Task statement:
Copy every line from the records below that holds the word "length".

Dataset entries:
-- -- --

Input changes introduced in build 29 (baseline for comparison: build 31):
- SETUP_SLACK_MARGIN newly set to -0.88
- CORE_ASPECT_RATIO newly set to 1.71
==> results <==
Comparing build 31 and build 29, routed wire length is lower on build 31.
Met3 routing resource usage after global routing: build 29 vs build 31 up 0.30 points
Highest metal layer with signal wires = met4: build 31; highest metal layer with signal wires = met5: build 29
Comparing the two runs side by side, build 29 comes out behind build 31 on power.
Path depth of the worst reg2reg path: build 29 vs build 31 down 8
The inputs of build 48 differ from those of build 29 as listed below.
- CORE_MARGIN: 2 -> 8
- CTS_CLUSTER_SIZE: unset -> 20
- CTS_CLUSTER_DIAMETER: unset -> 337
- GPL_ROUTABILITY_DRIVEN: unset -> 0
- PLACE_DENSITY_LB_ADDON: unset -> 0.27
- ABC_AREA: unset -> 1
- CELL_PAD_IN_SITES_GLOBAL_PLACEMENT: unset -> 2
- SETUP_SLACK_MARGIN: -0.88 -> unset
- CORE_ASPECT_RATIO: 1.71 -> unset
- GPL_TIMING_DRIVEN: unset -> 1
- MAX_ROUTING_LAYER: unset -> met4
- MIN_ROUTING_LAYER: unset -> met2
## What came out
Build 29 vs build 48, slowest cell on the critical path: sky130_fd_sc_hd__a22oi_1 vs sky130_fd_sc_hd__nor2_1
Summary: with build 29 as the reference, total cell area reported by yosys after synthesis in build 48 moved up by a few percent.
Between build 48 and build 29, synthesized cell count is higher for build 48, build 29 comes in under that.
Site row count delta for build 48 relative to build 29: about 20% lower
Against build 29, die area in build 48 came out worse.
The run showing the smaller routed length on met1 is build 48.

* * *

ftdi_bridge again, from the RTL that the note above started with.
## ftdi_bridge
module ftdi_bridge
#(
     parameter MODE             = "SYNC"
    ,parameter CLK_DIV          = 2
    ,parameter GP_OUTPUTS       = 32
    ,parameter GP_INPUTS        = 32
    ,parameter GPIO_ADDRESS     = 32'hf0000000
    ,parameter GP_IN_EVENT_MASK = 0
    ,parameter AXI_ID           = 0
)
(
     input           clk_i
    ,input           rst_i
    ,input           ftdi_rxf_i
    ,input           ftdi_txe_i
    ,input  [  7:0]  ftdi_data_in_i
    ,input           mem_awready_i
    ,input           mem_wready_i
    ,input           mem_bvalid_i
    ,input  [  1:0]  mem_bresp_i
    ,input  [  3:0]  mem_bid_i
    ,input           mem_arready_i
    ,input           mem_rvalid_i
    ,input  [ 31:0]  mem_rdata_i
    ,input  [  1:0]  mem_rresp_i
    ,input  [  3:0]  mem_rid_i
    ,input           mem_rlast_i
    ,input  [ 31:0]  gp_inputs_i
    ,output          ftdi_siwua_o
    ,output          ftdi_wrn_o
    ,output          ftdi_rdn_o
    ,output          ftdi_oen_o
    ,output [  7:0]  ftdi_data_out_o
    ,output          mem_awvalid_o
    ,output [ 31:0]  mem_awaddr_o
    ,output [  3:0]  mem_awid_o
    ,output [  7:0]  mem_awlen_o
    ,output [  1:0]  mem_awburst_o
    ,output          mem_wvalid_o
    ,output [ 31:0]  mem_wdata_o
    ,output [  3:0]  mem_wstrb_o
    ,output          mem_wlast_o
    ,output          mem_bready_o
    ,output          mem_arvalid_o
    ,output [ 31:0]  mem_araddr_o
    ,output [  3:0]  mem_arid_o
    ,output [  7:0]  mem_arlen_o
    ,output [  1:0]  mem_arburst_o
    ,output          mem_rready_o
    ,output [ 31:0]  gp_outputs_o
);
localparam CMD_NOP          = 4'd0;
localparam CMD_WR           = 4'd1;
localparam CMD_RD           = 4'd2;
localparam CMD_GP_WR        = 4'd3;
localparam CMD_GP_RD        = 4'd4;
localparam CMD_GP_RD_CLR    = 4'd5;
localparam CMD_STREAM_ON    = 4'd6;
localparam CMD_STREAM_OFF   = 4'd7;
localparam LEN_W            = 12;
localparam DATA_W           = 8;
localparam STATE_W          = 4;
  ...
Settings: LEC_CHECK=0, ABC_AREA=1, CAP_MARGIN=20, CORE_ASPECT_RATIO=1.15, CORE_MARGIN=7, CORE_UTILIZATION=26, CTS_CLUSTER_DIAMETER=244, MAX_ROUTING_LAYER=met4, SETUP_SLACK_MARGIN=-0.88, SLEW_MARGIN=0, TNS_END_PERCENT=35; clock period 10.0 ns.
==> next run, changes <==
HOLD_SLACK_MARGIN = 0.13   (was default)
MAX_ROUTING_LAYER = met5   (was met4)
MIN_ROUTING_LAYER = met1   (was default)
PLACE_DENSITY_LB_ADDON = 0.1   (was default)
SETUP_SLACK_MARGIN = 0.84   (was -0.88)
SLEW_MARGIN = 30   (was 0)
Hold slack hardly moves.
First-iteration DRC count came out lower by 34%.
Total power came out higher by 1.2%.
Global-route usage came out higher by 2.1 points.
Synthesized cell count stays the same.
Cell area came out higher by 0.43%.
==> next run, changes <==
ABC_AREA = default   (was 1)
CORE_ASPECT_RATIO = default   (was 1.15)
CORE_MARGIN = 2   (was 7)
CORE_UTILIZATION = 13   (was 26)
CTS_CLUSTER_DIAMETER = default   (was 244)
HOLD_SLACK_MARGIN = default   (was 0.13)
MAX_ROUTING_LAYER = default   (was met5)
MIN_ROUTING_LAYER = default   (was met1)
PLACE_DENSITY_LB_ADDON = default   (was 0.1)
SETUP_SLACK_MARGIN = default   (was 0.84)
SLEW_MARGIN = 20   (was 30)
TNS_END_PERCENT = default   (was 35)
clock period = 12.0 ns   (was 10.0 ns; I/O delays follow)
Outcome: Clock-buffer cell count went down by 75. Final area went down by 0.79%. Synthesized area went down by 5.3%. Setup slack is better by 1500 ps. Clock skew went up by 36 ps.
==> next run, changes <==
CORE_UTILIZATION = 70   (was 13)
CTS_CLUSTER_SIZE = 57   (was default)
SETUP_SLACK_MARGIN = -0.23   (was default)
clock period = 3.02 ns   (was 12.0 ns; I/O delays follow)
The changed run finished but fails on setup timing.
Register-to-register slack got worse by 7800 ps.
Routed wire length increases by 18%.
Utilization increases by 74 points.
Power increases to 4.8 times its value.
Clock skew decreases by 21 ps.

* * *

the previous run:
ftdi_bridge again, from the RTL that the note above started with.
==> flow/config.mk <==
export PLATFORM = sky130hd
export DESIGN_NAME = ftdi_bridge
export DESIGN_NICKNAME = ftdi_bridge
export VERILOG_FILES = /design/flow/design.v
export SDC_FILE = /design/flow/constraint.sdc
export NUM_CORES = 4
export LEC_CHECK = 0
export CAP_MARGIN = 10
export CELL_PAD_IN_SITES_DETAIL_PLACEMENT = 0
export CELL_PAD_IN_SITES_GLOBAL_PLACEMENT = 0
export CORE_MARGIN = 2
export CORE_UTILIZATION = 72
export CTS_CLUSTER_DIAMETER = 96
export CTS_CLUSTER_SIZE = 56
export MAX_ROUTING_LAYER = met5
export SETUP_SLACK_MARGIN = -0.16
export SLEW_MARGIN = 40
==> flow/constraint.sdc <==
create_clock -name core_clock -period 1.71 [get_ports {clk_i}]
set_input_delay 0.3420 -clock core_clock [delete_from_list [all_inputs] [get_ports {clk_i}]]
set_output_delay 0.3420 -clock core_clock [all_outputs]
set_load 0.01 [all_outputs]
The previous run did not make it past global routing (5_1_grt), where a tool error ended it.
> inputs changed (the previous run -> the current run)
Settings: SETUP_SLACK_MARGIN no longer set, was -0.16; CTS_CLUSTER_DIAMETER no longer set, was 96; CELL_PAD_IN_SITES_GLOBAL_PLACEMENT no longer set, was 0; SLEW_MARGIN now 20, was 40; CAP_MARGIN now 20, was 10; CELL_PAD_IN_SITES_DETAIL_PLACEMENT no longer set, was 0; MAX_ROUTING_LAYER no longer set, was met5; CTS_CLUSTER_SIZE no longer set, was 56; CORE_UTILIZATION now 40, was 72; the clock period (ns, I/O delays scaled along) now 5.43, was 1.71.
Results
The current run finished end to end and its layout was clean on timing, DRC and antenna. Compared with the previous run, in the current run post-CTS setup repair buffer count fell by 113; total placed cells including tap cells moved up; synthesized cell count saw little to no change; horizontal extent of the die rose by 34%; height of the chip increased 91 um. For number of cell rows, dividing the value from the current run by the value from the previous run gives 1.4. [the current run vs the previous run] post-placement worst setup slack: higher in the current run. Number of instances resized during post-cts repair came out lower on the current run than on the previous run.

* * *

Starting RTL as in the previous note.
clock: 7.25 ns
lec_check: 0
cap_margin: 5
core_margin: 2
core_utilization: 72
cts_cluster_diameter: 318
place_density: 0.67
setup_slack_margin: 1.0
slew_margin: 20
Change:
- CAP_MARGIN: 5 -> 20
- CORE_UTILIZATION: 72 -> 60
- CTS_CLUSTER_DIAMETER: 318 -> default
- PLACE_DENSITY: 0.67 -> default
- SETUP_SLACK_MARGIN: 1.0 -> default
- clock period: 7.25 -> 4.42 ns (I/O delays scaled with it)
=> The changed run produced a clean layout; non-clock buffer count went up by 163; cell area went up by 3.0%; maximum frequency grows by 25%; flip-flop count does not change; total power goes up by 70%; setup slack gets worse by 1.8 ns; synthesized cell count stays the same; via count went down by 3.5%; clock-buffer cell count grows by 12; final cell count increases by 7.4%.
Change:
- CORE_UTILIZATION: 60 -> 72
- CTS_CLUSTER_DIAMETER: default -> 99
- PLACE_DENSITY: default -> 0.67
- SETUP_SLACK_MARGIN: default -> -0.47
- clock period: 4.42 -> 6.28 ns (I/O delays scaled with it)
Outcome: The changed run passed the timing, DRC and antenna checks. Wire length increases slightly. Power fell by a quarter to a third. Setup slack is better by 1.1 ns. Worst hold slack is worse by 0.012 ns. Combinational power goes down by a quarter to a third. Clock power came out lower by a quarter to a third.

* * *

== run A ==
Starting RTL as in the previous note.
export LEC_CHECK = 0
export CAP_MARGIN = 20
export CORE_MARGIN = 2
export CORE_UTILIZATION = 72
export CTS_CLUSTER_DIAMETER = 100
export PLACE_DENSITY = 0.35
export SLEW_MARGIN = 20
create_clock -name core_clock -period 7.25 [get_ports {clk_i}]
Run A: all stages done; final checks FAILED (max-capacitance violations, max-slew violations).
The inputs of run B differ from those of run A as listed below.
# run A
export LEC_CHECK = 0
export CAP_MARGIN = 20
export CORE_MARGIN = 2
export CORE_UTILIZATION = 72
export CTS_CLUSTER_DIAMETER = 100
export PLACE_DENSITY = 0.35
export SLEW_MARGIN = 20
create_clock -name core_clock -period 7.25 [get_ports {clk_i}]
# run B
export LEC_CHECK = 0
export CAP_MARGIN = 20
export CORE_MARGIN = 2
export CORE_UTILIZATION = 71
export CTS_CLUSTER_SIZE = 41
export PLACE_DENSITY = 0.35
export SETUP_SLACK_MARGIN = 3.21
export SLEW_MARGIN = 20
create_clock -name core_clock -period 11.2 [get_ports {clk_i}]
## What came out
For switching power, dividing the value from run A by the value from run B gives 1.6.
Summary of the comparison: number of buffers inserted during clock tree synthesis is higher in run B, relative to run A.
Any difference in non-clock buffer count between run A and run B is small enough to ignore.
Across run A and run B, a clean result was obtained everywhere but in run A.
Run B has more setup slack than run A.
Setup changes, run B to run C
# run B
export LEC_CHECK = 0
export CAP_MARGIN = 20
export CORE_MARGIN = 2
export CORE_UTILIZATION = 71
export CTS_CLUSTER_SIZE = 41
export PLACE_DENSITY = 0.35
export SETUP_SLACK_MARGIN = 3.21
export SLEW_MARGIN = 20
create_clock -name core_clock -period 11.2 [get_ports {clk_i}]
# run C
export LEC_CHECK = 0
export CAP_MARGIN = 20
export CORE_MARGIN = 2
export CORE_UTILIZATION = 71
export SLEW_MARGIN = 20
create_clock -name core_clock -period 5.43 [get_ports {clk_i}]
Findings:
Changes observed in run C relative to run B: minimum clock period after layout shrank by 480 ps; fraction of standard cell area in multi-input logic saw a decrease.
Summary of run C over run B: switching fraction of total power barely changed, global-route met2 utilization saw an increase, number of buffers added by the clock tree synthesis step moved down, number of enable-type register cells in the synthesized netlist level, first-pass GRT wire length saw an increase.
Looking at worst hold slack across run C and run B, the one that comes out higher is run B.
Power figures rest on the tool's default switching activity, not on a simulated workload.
==> run P: inputs <==
==> flow/design.v <==
`timescale 1ns / 1ps
module pipelined(
    input  wire              clk,
    input  wire              rst,
    input  wire              in_valid,
    output wire              in_ready,
    input  wire signed [15:0] a,
    input  wire signed [15:0] b,
    input  wire signed [15:0] c,
    input  wire signed [15:0] d,
    input  wire signed [15:0] e,
    output reg               out_valid,
    input  wire              out_ready,
    output reg signed [31:0]  y
);
    wire s3_ready_in;
    wire s2_ready_in;
    wire s1_ready_in;
    assign s3_ready_in = (~out_valid) || (out_valid && out_ready);
    assign s2_ready_in = (~s2_valid)  || (s2_valid  && s3_ready_in);
    assign s1_ready_in = (~s1_valid)  || (s1_valid  && s2_ready_in);
    assign in_ready = s1_ready_in;
    wire in_send = in_valid && in_ready;
    reg signed [31:0] s1_p1;
    reg signed [31:0] s1_p2;
    reg signed [15:0] s1_e;
    reg               s1_valid;
    always @(posedge clk) begin
        if (rst) begin
            s1_valid <= 1'b0;
            s1_p1    <= 32'sd0;
            s1_p2    <= 32'sd0;
            s1_e     <= 16'sd0;
        end else if (s1_ready_in) begin
            s1_valid <= in_send;
            if (in_send) begin
                s1_p1 <= $signed(a) * $signed(b);
                s1_p2 <= $signed(c) * $signed(d);
                s1_e  <= e;
            end
        end
    end
    reg signed [31:0] s2_s;
    reg signed [15:0] s2_e;
    reg               s2_valid;
    always @(posedge clk) begin
        if (rst) begin
            s2_valid <= 1'b0;
            s2_s     <= 32'sd0;
            s2_e     <= 16'sd0;
        end else if (s2_ready_in) begin
            s2_valid <= s1_valid;
            if (s1_valid) begin
                s2_s <= s1_p1 + s1_p2;
                s2_e <= s1_e;
            end
        end
    end
    always @(posedge clk) begin
        if (rst) begin
            out_valid <= 1'b0;
            y         <= 32'sd0;
        end else if (s3_ready_in) begin
            out_valid <= s2_valid;
            if (s2_valid) begin
                y <= s2_s + $signed(s2_e);
            end
        end
    end
endmodule
==> flow/run.sh <==
#!/bin/bash
# the make line also repeats each setting of config.mk as NAME=value (left out here)
make -C /OpenROAD-flow-scripts/flow DESIGN_CONFIG=/design/flow/config.mk WORK_HOME=/design/flow/orfs CLKGATE_MAP_FILE= finish
==> flow/config.mk <==
export PLATFORM = sky130hd
export DESIGN_NAME = pipelined
export DESIGN_NICKNAME = pipelined
export VERILOG_FILES = /design/flow/design.v
export SDC_FILE = /design/flow/constraint.sdc
export NUM_CORES = 4
export LEC_CHECK = 0
export CAP_MARGIN = 5
export CORE_MARGIN = 2
export CORE_UTILIZATION = 72
export CTS_CLUSTER_DIAMETER = 330
export CTS_CLUSTER_SIZE = 32
export PLACE_DENSITY = 0.67
export SETUP_SLACK_MARGIN = 1.54
export SLEW_MARGIN = 20
==> flow/constraint.sdc <==
create_clock -name core_clock -period 6.35 [get_ports {clk}]
set_input_delay 1.2700 -clock core_clock [delete_from_list [all_inputs] [get_ports {clk}]]
set_output_delay 1.2700 -clock core_clock [all_outputs]
set_load 0.01 [all_outputs]
==> run H (differences from run P) <==
==> flow/config.mk (replaced) <==
export PLATFORM = sky130hd
export DESIGN_NAME = pipelined
export DESIGN_NICKNAME = pipelined
export VERILOG_FILES = /design/flow/design.v
export SDC_FILE = /design/flow/constraint.sdc
export NUM_CORES = 4
export LEC_CHECK = 0
export CAP_MARGIN = 20
export CORE_MARGIN = 2
export CORE_UTILIZATION = 65
export CTS_CLUSTER_SIZE = 53
export MAX_ROUTING_LAYER = met4
export SLEW_MARGIN = 20
export TNS_END_PERCENT = 60
==> flow/constraint.sdc (replaced) <==
create_clock -name core_clock -period 4.83 [get_ports {clk}]
set_input_delay 0.9660 -clock core_clock [delete_from_list [all_inputs] [get_ports {clk}]]
set_output_delay 0.9660 -clock core_clock [all_outputs]
set_load 0.01 [all_outputs]
==> impl_metrics.py <==
# Auto-generated metrics
metrics = {
    "outcome": {
        "status": "did not finish",
        "stop_stage": "5_1_grt",
    },
    "clocking": {
        "clk_root_buffer_cell": "clkbuf_16",
        "ctsResizeCount": 561,
        "cts.sinks": 163,
    },
    "floorplan": {
        "coreArea_sq_um": 38600,
        "std_cell_rows": 72,
        "die_h_microns": 202,
        "initial_core_util": 0.729,
        "die-area_sq_um": 40700,
        "die_w_microns": 202,
    },
    "logic_synthesis": {
        "netlist_area_sq_um": 28200,
    },
    "place": {
        "dpl.hpwl_mm": 64.3,
        "gp_congestion": 0.941,
        "place_area_sq_um": 32600,
        "placed_cells": 4095,
        "place_ws_ns": -1.39,
    },
}
Source of the figures above: run P

==> impl_metrics.py <==
# Flow results
metrics = {
    "outcome": {
        "status": "complete, but fails checks",
        "so.violations": "negative setup slack",
    },
    "place": {
        "gp_congestion": 0.927,
        "place_area_sq_um": 32600,
        "placed_cells": 4182,
    },
    "timing": {
        "fin_ws_ns": -1.52,
        "finalSetupViolations": 48,
    },
    "clocking": {
        "ctsResizeCount": 552,
    },
    "floorplan": {
        "coreArea_sq_um": 42900,
    },
}
Source of the figures above: run H


* * *

==> inputs of willow <==
RTL: the design.v shown in full above, as it stands there.
make LEC_CHECK=0 ABC_AREA=1 CAP_MARGIN=20 CORE_MARGIN=2 CORE_UTILIZATION=72 CTS_CLUSTER_DIAMETER=205 CTS_CLUSTER_SIZE=25 PLACE_DENSITY_LB_ADDON=0.26 SETUP_SLACK_MARGIN=0.91 SLEW_MARGIN=20 finish   # period 6.16 ns
run.sh (not shown) runs the stock make flow with config.mk's settings and CLKGATE_MAP_FILE=.
==> inputs of harbor, as changes to willow <==
- CTS_CLUSTER_DIAMETER: 205 -> 199
- CTS_CLUSTER_SIZE: 25 -> 45
- HOLD_SLACK_MARGIN: unset -> -0.06
- SETUP_SLACK_MARGIN: 0.91 -> unset
- SLEW_MARGIN: 20 -> 0
- TNS_END_PERCENT: unset -> 5
==> flow/constraint.sdc (replaced) <==
create_clock -name core_clock -period 7.11 [get_ports {clk}]
set_input_delay 1.4220 -clock core_clock [delete_from_list [all_inputs] [get_ports {clk}]]
set_output_delay 1.4220 -clock core_clock [all_outputs]
set_load 0.01 [all_outputs]
==> results.toml <==
# physical design summary
[outcome]
status = "stopped before the end"
stop_stage = "global routing (5_1_grt)"
error = "[ERROR GRT-0116] Global routing finished with congestion. Check the congestion regions in the DRC Viewer."

[placed_design]
placedCellCount = 5445
post-place-ws_ns = -0.6867
gp_congestion = 1.044
placed_cell_area_mm2 = 0.03666
dp_hpwl_um = 76520

[grt]
grt.met3_usage = 0.5026
grt_overflow_total = 141
use_met1 = 0.7106
groute.layer.met2.usage = 0.9186
grtUsageTotal = 0.7100

[logic_synthesis]
edf_count = 0

[clocking]
cts_setup_buffers = 151
post_cts_resized = 524
the above is filed under willow

==> results.toml <==
# yosys + openroad results
[outcome]
status = "timing/DRC/antenna clean"

[grt]
grtUsageTotal = 0.3952
use_met1 = 0.5361
grt_overflow_total = 0
grt.met3_usage = 0.06100

[placed_design]
placed_cell_area_mm2 = 0.03477
gp_congestion = 1.025
post-place-ws_ns = -0.2201
dp_hpwl_um = 74710

[clocking]
post_cts_resized = 0

[final_timing]
period_used_share = 0.9664
rsz0062_at_grt = "false"

[logic_synthesis]
yosysUniqueCellTypes = 37
edf_count = 0

[finish]
sh_comb_area = 0.6618
the above is filed under harbor


* * *

==> raven: inputs <==
Starts from the design.v that is shown in full above.
clock: 7.09 ns
lec_check: 0
cap_margin: 0
cell_pad_in_sites_global_placement: 3
core_aspect_ratio: 0.74
core_margin: 5
core_utilization: 52
cts_cluster_diameter: 106
cts_cluster_size: 85
gpl_routability_driven: 0
gpl_timing_driven: 1
hold_slack_margin: 0.18
max_routing_layer: met4
min_routing_layer: met2
place_density_lb_addon: 0.25
setup_slack_margin: -0.11
slew_margin: 10
tns_end_percent: 70
==> maple: changes against raven <==
Settings changed: CAP_MARGIN 0 to 20, CELL_PAD_IN_SITES_GLOBAL_PLACEMENT 3 to default, CORE_ASPECT_RATIO 0.74 to default, CORE_MARGIN 5 to 2, CORE_UTILIZATION 52 to 72, CTS_CLUSTER_DIAMETER 106 to default, CTS_CLUSTER_SIZE 85 to 25, GPL_ROUTABILITY_DRIVEN 0 to default, GPL_TIMING_DRIVEN 1 to default, HOLD_SLACK_MARGIN 0.18 to default, MAX_ROUTING_LAYER met4 to default, MIN_ROUTING_LAYER met2 to default, PLACE_DENSITY_LB_ADDON 0.25 to 0.26, SETUP_SLACK_MARGIN -0.11 to 0.91, SLEW_MARGIN 10 to 20, TNS_END_PERCENT 70 to default.
==> flow/constraint.sdc (replaced) <==
create_clock -name core_clock -period 8.0 [get_ports {clk}]
set_input_delay 1.6000 -clock core_clock [delete_from_list [all_inputs] [get_ports {clk}]]
set_output_delay 1.6000 -clock core_clock [all_outputs]
set_load 0.01 [all_outputs]
==> lagoon: changes against raven <==
Settings changed: CAP_MARGIN 0 to 20, CELL_PAD_IN_SITES_GLOBAL_PLACEMENT 3 to default, CORE_ASPECT_RATIO 0.74 to default, CORE_MARGIN 5 to 2, CORE_UTILIZATION 52 to 72, CTS_CLUSTER_DIAMETER 106 to default, CTS_CLUSTER_SIZE 85 to 60, GPL_ROUTABILITY_DRIVEN 0 to default, GPL_TIMING_DRIVEN 1 to default, HOLD_SLACK_MARGIN 0.18 to default, MAX_ROUTING_LAYER met4 to default, MIN_ROUTING_LAYER met2 to default, PLACE_DENSITY from default to 0.67, PLACE_DENSITY_LB_ADDON 0.25 to default, SETUP_SLACK_MARGIN -0.11 to -0.1, SLEW_MARGIN 10 to 20, TNS_END_PERCENT 70 to default.
==> flow/constraint.sdc (replaced) <==
create_clock -name core_clock -period 6.23 [get_ports {clk}]
set_input_delay 1.2460 -clock core_clock [delete_from_list [all_inputs] [get_ports {clk}]]
set_output_delay 1.2460 -clock core_clock [all_outputs]
set_load 0.01 [all_outputs]
==> garnet: changes against raven <==
Settings changed: CAP_MARGIN 0 to 20, CELL_PAD_IN_SITES_GLOBAL_PLACEMENT 3 to default, CORE_ASPECT_RATIO 0.74 to default, CORE_MARGIN 5 to 2, CORE_UTILIZATION 52 to 65, CTS_CLUSTER_DIAMETER 106 to default, CTS_CLUSTER_SIZE 85 to default, GPL_ROUTABILITY_DRIVEN 0 to default, GPL_TIMING_DRIVEN 1 to default, HOLD_SLACK_MARGIN 0.18 to default, MIN_ROUTING_LAYER met2 to default, PLACE_DENSITY_LB_ADDON 0.25 to default, SETUP_SLACK_MARGIN -0.11 to default, SLEW_MARGIN 10 to 20, TNS_END_PERCENT 70 to default.
==> flow/constraint.sdc (replaced) <==
create_clock -name core_clock -period 5.9 [get_ports {clk}]
set_input_delay 1.1800 -clock core_clock [delete_from_list [all_inputs] [get_ports {clk}]]
set_output_delay 1.1800 -clock core_clock [all_outputs]
set_load 0.01 [all_outputs]
==> run summary <==
On the backend side, the flow ran end to end.

The run finished with no timing, DRC or antenna violations. The initial cell density of the core stands at 72.89%. After floorplanning, the core was sized to cover 38650 um2.

From left edge to right edge, the die measures 201.8 um. Among the stages of the critical path, the cell type that occurs most often is sky130_fd_sc_hd__fa_1. The die is 201.8 um tall. After detailed routing, the number of vias per cell comes to 5.848. The number of rows created at floorplan stands at 72.
-- figures above: maple

==> run summary <==
Results of the flow run.

The run stopped with a tool error. The flow stopped in global placement without I/O. The tool reported: "[ERROR FLW-0024] Place density exceeds 1.0 (current PLACE_DENSITY_LB_ADDON =  0.25). Please check if the value of  PLACE_DENSITY_LB_ADDON is between 0 and 0.99". Yosys stat counts 3245 cells in the synthesized netlist. The horizontal die dimension reported for this design is 280.6 um.

The floorplan step defined a core boundary enclosing 53710 um2. The fraction of synthesized cell area in xor and xnor cells stands at 2.767%. After floorplanning, the core was divided into 73 placement rows.

The initial cell density of the core stands at 52.45%. The vertical die dimension reported for this design is 210.2 um. The net count of the mapped netlist stands at 4081.
-- figures above: raven

==> run summary <==
Results of the flow run.

The horizontal extent of the die stands at 201.8 um. The die is 201.8 um tall. Before placement the cells fill 72.89% of the core.

The flow halted during global routing. The flow did not finish.
-- figures above: lagoon

==> run summary <==
On the backend side, the flow ran end to end.

The checks that failed: negative setup slack. Counting flops with an async set or reset pin after synthesis yields a share of 0%. The die is 212.2 um tall. The final timing report counts setup violations totalling 38. The run finished, with violations left.

The timing report shows the most common cell along the critical path to be sky130_fd_sc_hd__inv_2. The final setup slack of the worst path stands at -0.7845 ns. Signal nets in the final route climb as high as met4.

The commonest register cell is sky130_fd_sc_hd__dfxtp_1. Before placement the cells fill 65.68% of the core. The core region is 42890 um2.
-- figures above: garnet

-- -- --

Exercise result:
Comparing build 31 and build 29, routed wire length is lower on build 31.
The run showing the smaller routed length on met1 is build 48.
Routed wire length increases by 18%.
Outcome: The changed run passed the timing, DRC and antenna checks. Wire length increases slightly. Power fell by a quarter to a third. Setup slack is better by 1.1 ns. Worst hold slack is worse by 0.012 ns. Combinational power goes down by a quarter to a third. Clock power came out lower by a quarter to a third.
Summary of run C over run B: switching fraction of total power barely changed, global-route met2 utilization saw an increase, number of buffers added by the clock tree synthesis step moved down, number of enable-type register cells in the synthesized netlist level, first-pass GRT wire length saw an increase.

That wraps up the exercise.